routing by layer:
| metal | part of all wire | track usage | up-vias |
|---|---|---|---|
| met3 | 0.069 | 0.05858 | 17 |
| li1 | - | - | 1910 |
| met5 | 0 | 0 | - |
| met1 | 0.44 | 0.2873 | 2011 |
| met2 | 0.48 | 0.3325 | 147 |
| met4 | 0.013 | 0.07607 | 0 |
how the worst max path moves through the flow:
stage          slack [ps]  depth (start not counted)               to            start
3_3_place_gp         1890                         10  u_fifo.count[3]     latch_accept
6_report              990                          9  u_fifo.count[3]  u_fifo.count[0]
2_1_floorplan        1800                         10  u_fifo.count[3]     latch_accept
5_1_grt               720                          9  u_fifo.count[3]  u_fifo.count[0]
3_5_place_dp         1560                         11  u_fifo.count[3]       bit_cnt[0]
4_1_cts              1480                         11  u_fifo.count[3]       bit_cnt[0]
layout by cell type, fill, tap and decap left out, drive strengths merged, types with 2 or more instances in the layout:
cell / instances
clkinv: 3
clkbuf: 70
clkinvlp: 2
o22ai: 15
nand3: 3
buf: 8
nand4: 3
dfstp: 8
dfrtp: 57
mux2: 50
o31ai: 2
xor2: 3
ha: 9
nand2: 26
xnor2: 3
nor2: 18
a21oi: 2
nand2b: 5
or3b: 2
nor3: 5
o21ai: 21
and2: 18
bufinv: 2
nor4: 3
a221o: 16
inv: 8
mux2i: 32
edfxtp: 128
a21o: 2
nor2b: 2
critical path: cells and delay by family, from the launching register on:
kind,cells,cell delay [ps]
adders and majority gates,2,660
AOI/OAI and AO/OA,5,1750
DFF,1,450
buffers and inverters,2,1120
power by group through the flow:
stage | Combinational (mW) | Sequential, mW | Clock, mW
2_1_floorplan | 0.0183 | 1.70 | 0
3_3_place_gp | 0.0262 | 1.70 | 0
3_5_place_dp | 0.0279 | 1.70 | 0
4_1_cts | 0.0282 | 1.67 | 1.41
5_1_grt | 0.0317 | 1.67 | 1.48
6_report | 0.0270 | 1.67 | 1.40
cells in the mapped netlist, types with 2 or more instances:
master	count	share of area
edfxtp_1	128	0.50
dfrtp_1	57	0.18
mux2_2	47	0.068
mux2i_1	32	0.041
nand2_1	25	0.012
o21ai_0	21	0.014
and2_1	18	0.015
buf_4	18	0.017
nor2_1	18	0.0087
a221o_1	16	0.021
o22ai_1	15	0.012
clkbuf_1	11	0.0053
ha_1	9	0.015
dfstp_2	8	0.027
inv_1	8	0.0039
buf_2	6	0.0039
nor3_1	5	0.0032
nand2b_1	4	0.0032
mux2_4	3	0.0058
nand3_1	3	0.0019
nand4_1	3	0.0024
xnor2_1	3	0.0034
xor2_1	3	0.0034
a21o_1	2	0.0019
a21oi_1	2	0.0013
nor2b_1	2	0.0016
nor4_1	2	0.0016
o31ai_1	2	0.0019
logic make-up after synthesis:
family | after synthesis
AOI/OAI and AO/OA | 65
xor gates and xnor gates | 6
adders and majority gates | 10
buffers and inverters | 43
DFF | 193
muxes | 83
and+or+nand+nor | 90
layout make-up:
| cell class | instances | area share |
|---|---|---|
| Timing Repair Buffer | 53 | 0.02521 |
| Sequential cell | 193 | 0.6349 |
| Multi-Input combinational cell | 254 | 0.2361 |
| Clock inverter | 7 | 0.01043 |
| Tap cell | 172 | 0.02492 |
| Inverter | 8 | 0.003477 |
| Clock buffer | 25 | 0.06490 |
* * *
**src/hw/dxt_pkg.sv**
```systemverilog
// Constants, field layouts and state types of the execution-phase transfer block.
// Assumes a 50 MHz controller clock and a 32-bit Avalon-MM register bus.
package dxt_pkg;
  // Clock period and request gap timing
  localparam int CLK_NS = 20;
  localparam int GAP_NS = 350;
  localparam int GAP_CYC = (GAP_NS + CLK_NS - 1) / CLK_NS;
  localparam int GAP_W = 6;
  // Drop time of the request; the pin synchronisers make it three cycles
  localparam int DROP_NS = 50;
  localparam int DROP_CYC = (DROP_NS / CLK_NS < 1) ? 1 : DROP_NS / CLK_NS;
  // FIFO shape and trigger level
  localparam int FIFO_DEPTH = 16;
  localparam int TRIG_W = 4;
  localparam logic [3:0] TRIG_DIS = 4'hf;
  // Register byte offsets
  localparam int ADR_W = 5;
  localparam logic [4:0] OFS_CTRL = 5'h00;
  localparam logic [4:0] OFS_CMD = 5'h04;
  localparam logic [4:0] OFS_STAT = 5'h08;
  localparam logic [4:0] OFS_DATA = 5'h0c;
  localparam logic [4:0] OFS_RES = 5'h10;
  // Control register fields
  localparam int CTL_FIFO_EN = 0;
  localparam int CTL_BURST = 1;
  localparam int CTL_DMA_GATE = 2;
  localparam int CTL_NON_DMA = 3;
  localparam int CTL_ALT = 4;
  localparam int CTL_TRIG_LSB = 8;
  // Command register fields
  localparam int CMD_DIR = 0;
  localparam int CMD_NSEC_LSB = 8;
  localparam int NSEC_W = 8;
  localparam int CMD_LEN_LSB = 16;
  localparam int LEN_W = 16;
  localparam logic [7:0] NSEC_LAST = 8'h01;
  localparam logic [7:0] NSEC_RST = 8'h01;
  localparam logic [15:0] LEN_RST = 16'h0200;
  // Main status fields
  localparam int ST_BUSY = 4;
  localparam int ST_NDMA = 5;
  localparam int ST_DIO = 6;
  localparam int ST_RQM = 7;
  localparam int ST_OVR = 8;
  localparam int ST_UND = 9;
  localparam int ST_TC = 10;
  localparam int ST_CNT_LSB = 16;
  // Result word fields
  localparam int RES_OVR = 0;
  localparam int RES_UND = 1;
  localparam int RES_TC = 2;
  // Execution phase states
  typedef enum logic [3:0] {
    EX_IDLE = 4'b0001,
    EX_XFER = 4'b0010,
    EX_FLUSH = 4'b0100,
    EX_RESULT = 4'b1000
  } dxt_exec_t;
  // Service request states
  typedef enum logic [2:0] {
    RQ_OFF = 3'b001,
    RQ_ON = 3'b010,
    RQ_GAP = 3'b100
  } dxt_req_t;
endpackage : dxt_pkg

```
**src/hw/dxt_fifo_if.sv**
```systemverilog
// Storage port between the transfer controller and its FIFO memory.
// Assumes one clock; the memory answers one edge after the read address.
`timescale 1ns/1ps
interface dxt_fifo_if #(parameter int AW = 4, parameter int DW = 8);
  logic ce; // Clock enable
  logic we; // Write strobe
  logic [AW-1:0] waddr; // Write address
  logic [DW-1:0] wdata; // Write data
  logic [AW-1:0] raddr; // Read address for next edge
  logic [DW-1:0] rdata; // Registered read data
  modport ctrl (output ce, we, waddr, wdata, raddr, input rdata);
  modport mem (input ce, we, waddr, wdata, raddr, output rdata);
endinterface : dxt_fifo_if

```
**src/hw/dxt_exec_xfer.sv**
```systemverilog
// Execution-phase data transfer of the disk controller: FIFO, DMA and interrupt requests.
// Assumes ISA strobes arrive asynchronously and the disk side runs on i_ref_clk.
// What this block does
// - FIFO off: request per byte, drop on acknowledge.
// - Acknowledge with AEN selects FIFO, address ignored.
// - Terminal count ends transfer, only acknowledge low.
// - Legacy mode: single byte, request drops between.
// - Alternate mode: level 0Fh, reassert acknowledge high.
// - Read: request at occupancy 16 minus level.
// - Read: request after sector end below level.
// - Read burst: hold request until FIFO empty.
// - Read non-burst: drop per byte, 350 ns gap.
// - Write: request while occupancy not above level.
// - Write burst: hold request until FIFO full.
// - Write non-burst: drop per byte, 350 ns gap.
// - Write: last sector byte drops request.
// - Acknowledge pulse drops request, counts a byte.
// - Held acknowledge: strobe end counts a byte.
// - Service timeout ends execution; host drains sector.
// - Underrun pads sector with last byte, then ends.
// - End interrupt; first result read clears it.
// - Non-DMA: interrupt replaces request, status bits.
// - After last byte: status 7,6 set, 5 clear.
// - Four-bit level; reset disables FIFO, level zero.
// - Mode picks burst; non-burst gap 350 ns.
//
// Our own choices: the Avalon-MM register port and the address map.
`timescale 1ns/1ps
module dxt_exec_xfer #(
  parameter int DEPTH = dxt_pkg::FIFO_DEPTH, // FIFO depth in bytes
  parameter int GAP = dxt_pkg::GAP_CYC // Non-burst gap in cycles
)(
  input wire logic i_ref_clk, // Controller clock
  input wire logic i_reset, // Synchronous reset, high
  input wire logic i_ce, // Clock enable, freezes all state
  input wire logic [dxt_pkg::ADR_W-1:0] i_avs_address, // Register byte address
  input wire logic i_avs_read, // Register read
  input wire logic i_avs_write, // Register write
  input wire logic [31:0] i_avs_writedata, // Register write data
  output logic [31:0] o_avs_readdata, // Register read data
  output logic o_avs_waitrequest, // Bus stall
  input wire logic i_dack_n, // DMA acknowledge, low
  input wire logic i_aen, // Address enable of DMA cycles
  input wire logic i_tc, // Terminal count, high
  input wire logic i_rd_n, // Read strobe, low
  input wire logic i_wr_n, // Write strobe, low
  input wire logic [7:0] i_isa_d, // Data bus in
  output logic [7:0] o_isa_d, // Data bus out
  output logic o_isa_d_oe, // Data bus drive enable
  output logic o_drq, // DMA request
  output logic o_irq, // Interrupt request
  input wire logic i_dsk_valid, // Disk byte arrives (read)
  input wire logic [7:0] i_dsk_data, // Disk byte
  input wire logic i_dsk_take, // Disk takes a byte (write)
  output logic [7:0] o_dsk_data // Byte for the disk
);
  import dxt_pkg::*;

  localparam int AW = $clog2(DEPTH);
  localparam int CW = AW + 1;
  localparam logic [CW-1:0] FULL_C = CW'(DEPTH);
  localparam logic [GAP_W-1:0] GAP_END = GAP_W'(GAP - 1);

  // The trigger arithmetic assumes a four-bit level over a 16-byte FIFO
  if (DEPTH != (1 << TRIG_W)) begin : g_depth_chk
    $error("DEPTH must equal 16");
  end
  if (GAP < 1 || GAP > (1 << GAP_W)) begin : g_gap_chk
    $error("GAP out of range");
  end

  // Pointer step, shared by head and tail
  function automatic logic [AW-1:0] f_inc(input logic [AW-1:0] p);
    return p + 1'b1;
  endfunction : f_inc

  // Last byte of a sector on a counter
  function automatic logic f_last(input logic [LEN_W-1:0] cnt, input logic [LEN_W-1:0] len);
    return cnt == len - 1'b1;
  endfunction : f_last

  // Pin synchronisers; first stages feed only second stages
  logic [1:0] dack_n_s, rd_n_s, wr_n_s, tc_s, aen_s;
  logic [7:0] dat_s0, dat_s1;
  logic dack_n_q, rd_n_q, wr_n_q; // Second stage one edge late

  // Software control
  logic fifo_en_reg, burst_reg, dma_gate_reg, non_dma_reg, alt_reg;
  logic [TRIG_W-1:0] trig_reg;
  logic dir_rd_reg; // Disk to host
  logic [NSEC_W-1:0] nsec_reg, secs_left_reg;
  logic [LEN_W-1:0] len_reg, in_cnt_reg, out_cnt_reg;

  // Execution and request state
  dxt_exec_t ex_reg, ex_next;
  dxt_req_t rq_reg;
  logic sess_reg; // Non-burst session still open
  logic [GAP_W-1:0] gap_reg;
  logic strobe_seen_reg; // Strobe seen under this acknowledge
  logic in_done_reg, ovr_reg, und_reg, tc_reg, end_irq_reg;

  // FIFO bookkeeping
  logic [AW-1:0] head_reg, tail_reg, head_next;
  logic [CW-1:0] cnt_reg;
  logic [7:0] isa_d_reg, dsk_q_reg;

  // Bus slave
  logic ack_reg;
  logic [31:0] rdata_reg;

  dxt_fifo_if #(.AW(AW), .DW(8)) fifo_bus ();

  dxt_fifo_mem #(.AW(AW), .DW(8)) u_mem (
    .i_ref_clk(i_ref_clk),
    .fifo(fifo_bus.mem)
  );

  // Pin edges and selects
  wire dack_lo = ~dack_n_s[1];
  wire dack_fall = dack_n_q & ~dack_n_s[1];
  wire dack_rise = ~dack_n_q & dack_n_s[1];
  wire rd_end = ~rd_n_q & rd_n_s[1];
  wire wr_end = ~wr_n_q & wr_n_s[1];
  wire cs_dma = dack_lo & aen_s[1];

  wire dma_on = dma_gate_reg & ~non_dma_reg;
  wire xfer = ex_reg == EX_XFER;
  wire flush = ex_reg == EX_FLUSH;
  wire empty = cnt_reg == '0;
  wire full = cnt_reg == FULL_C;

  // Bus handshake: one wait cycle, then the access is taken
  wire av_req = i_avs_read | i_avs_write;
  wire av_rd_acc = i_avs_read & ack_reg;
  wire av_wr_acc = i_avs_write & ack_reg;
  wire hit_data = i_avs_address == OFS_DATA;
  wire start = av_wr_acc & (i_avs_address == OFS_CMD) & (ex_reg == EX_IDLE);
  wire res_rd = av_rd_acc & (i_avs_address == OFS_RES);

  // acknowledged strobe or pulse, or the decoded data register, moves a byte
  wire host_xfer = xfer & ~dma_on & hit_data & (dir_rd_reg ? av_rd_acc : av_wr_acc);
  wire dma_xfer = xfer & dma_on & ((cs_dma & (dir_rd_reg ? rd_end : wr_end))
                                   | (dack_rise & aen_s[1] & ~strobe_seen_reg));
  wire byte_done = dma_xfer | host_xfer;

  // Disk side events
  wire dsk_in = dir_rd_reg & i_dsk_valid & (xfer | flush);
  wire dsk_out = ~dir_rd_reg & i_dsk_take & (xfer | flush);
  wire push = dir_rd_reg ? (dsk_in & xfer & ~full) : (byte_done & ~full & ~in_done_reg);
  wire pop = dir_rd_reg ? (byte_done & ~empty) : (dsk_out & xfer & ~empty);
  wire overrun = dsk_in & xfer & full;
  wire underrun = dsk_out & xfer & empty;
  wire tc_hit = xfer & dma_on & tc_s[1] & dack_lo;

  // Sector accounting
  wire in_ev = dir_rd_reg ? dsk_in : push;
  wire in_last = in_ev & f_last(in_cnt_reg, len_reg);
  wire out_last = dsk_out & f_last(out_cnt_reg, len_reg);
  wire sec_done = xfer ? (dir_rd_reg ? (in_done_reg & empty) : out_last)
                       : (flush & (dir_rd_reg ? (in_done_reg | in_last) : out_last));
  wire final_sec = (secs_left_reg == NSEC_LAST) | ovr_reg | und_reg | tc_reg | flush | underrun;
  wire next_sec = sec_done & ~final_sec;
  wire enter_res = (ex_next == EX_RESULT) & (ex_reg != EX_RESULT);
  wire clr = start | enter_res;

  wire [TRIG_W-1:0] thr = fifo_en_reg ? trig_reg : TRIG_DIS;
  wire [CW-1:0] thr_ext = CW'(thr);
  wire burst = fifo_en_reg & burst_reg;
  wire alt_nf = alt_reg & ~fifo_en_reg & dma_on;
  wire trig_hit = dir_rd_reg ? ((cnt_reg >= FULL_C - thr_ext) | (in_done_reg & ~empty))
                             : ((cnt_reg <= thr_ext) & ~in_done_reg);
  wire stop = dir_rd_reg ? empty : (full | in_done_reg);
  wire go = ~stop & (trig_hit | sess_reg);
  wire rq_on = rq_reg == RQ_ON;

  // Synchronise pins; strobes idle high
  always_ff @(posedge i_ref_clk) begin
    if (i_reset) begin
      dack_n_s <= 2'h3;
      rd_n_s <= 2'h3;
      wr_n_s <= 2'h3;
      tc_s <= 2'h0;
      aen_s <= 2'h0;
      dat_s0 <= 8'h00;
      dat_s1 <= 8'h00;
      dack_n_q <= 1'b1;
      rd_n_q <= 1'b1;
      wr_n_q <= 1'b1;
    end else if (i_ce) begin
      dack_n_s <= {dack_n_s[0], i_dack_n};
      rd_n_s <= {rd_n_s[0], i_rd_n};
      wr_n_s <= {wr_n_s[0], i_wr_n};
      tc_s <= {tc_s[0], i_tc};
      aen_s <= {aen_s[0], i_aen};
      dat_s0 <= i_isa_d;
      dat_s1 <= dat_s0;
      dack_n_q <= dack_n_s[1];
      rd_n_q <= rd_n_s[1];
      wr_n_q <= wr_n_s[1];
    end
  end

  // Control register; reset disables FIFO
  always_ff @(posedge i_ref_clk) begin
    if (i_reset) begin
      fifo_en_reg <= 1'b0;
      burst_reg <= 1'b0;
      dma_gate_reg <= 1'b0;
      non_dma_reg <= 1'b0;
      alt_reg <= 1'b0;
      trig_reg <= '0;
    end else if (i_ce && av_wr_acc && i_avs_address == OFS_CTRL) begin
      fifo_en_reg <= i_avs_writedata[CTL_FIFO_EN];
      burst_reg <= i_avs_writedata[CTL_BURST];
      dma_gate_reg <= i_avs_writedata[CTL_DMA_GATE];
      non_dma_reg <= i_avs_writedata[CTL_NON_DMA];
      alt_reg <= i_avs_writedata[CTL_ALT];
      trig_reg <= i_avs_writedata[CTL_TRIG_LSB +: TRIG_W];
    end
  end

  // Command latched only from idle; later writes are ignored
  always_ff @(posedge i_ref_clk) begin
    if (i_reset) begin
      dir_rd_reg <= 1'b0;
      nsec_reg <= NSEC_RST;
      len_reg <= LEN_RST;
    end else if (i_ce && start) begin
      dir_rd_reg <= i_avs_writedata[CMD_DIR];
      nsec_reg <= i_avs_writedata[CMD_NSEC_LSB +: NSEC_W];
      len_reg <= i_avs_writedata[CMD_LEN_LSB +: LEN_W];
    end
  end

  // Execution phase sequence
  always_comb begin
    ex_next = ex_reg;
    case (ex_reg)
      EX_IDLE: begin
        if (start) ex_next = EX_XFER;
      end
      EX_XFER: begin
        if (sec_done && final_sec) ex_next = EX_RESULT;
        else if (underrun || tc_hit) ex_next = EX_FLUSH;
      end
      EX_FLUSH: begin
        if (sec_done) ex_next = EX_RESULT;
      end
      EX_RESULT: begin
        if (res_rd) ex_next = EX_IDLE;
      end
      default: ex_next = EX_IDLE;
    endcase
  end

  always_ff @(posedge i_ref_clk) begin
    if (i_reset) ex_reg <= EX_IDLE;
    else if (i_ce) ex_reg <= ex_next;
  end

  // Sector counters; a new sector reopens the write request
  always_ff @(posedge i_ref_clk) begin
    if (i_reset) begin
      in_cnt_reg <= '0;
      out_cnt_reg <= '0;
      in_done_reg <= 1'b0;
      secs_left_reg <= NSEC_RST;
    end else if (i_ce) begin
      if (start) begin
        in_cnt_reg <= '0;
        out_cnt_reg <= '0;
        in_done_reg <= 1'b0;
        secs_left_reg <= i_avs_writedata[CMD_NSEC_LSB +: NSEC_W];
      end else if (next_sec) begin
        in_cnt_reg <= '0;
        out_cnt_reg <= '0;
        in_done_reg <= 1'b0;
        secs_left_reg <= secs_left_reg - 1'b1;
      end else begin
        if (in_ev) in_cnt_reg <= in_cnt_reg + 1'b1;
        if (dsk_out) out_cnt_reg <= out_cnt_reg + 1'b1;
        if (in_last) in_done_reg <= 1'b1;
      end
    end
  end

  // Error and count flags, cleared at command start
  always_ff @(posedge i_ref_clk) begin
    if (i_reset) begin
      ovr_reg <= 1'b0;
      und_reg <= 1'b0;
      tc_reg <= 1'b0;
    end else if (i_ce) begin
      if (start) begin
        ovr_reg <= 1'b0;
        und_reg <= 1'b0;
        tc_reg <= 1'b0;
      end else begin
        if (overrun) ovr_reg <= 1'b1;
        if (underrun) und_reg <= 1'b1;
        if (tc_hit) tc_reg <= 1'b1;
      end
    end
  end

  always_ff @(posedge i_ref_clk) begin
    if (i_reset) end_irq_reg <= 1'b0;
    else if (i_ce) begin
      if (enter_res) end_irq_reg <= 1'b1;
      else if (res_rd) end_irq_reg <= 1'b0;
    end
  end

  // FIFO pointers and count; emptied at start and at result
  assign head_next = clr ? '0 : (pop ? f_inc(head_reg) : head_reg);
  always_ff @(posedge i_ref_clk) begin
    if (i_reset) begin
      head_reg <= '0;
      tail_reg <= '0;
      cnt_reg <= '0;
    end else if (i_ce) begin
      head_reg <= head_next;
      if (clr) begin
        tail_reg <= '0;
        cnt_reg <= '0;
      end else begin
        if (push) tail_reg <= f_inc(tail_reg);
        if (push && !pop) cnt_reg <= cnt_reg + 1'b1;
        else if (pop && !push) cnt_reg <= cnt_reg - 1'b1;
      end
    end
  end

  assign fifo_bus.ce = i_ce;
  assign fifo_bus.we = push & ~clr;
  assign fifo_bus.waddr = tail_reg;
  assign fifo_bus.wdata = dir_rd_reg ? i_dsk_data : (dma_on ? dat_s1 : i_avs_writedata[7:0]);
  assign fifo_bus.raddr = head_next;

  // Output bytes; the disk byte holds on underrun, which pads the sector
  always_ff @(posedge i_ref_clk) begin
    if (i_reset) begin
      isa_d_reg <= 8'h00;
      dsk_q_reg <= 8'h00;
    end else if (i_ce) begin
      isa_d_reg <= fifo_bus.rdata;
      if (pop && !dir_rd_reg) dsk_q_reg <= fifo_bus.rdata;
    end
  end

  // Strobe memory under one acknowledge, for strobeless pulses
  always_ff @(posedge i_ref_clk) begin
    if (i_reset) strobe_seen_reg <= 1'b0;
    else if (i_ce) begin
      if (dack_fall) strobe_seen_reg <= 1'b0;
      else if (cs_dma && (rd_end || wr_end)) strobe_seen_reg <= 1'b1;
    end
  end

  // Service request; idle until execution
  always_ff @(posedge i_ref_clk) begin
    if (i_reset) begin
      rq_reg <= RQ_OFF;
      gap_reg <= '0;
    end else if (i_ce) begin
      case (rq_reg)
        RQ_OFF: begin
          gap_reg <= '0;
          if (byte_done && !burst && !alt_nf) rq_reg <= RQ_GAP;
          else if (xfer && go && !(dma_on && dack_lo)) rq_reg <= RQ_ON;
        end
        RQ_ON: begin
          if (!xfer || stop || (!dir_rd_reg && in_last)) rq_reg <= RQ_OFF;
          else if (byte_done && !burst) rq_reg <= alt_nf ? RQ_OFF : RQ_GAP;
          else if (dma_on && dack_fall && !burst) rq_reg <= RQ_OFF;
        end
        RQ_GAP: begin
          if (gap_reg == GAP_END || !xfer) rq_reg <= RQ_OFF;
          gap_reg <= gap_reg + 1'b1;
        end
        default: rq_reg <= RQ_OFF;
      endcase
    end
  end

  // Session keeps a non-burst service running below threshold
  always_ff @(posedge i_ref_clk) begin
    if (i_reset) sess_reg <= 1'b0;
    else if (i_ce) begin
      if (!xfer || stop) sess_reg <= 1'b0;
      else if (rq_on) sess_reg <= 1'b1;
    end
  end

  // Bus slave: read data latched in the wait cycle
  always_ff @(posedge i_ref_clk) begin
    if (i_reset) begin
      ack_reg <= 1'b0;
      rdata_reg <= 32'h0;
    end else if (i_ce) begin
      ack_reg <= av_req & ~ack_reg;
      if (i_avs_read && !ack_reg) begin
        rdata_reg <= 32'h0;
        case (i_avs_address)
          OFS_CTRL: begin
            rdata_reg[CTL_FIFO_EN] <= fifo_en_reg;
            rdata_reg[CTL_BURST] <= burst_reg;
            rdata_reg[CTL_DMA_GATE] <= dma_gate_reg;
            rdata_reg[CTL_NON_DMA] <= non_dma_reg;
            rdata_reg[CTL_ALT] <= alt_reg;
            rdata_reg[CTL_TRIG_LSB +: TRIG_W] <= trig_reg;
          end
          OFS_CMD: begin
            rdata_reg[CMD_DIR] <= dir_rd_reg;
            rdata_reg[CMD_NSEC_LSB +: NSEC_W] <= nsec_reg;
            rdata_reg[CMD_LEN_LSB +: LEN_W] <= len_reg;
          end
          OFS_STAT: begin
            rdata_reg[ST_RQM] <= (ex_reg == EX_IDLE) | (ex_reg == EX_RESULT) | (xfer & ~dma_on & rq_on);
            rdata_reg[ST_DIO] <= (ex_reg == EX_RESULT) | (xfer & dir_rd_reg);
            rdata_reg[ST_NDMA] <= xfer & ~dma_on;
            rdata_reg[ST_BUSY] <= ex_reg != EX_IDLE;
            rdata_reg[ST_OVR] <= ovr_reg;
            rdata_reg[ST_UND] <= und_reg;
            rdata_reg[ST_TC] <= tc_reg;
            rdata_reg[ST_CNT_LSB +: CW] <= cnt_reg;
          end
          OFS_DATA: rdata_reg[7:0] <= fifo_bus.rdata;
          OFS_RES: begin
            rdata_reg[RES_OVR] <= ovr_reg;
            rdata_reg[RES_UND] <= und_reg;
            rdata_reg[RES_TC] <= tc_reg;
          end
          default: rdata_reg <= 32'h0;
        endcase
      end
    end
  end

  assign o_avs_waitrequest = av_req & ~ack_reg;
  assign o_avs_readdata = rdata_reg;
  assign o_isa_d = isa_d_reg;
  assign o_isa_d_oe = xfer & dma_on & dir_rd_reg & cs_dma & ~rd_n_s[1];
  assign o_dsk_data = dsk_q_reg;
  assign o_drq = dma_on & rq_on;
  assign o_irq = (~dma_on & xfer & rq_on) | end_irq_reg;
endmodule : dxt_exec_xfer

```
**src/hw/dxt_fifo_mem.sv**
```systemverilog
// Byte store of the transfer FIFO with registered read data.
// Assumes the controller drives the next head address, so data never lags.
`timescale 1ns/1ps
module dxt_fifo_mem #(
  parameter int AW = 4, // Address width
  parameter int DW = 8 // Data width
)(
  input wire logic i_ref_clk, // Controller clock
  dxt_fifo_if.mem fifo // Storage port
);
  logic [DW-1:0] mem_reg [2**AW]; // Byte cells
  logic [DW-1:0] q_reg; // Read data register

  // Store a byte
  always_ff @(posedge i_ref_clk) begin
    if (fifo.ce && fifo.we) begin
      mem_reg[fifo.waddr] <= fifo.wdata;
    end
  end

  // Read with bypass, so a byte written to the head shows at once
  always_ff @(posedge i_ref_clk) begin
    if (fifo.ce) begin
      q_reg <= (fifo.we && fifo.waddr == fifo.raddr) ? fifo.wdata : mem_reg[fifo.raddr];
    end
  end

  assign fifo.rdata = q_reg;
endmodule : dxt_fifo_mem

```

Assignment: The expected answer is every line in the data above that carries the string "flow".

Result for this exercise:
how the worst max path moves through the flow:
power by group through the flow:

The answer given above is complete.